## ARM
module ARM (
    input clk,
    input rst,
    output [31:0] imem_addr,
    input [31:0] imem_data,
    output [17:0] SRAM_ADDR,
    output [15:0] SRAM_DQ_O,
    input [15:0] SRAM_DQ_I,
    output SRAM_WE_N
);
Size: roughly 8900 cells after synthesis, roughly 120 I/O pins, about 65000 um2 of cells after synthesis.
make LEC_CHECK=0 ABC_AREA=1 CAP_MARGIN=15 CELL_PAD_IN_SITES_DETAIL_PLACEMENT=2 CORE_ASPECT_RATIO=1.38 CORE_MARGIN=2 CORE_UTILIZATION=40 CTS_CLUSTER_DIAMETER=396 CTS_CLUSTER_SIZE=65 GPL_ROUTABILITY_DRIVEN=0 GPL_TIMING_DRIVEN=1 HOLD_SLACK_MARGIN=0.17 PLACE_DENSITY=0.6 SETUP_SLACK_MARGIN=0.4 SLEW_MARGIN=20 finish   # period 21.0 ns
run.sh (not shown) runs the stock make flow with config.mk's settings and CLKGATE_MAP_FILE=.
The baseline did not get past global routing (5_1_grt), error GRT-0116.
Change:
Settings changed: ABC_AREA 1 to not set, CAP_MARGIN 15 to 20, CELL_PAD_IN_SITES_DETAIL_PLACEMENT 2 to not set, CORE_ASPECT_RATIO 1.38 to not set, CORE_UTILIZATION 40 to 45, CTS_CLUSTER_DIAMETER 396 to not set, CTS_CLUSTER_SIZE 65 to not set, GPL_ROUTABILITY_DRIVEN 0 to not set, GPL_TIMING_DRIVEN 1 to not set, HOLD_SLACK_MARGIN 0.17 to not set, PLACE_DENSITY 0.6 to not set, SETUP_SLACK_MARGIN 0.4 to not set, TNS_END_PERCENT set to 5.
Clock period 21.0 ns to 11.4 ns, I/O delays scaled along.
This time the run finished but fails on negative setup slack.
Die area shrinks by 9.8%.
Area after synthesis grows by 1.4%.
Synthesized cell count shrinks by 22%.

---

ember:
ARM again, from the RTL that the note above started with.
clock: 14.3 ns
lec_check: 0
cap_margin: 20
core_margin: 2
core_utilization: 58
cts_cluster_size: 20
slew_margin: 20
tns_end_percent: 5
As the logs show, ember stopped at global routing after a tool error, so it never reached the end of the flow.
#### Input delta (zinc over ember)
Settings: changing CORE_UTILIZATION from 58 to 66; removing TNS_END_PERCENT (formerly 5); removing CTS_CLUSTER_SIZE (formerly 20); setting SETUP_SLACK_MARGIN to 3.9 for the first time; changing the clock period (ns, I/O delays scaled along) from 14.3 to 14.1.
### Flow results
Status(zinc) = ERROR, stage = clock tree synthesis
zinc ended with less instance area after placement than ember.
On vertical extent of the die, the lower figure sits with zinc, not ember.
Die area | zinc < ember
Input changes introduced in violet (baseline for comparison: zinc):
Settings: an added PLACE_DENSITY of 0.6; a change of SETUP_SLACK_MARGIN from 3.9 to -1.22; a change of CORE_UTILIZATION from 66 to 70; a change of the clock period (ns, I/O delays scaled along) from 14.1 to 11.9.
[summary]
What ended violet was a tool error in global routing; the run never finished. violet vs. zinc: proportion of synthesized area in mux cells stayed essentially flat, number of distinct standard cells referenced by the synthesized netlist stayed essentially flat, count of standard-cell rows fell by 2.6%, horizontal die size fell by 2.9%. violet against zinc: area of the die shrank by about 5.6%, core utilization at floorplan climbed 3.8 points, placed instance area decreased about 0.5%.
--
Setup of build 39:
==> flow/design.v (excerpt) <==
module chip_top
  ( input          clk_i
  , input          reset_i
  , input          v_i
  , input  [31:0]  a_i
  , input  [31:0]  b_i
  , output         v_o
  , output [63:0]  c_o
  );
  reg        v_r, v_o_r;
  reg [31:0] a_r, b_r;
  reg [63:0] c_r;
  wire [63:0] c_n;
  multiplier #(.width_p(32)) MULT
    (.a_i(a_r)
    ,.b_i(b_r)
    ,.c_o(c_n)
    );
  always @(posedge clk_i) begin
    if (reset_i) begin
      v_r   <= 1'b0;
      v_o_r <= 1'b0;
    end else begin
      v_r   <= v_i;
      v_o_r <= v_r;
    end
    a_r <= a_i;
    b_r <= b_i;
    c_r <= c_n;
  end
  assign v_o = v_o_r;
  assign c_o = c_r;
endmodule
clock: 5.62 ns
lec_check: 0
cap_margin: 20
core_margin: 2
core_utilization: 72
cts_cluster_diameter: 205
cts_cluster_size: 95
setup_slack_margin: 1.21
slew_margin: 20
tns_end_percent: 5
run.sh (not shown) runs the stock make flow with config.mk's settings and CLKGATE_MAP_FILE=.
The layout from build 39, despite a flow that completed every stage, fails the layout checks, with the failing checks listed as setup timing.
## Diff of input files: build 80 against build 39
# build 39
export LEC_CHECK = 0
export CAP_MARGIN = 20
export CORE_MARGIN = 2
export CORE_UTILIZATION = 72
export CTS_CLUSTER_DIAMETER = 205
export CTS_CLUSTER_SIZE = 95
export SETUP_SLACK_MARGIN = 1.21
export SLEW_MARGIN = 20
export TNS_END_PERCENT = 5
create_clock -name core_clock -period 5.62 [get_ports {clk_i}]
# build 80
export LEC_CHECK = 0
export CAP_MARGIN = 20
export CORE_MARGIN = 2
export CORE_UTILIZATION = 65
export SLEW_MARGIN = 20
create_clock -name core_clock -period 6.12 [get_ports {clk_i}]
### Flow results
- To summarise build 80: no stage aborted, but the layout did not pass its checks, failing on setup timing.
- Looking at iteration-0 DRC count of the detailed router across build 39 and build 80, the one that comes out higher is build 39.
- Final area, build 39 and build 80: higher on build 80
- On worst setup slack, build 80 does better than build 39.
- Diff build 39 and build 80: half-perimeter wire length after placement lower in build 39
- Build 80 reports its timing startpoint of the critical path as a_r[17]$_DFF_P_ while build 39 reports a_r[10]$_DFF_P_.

- [Assignment]: Only the lines that contain the string "count" should be copied from the entries above.

- [Answer space]:
Synthesized cell count shrinks by 22%.
What ended violet was a tool error in global routing; the run never finished. violet vs. zinc: proportion of synthesized area in mux cells stayed essentially flat, number of distinct standard cells referenced by the synthesized netlist stayed essentially flat, count of standard-cell rows fell by 2.6%, horizontal die size fell by 2.9%. violet against zinc: area of the die shrank by about 5.6%, core utilization at floorplan climbed 3.8 points, placed instance area decreased about 0.5%.
- Looking at iteration-0 DRC count of the detailed router across build 39 and build 80, the one that comes out higher is build 39.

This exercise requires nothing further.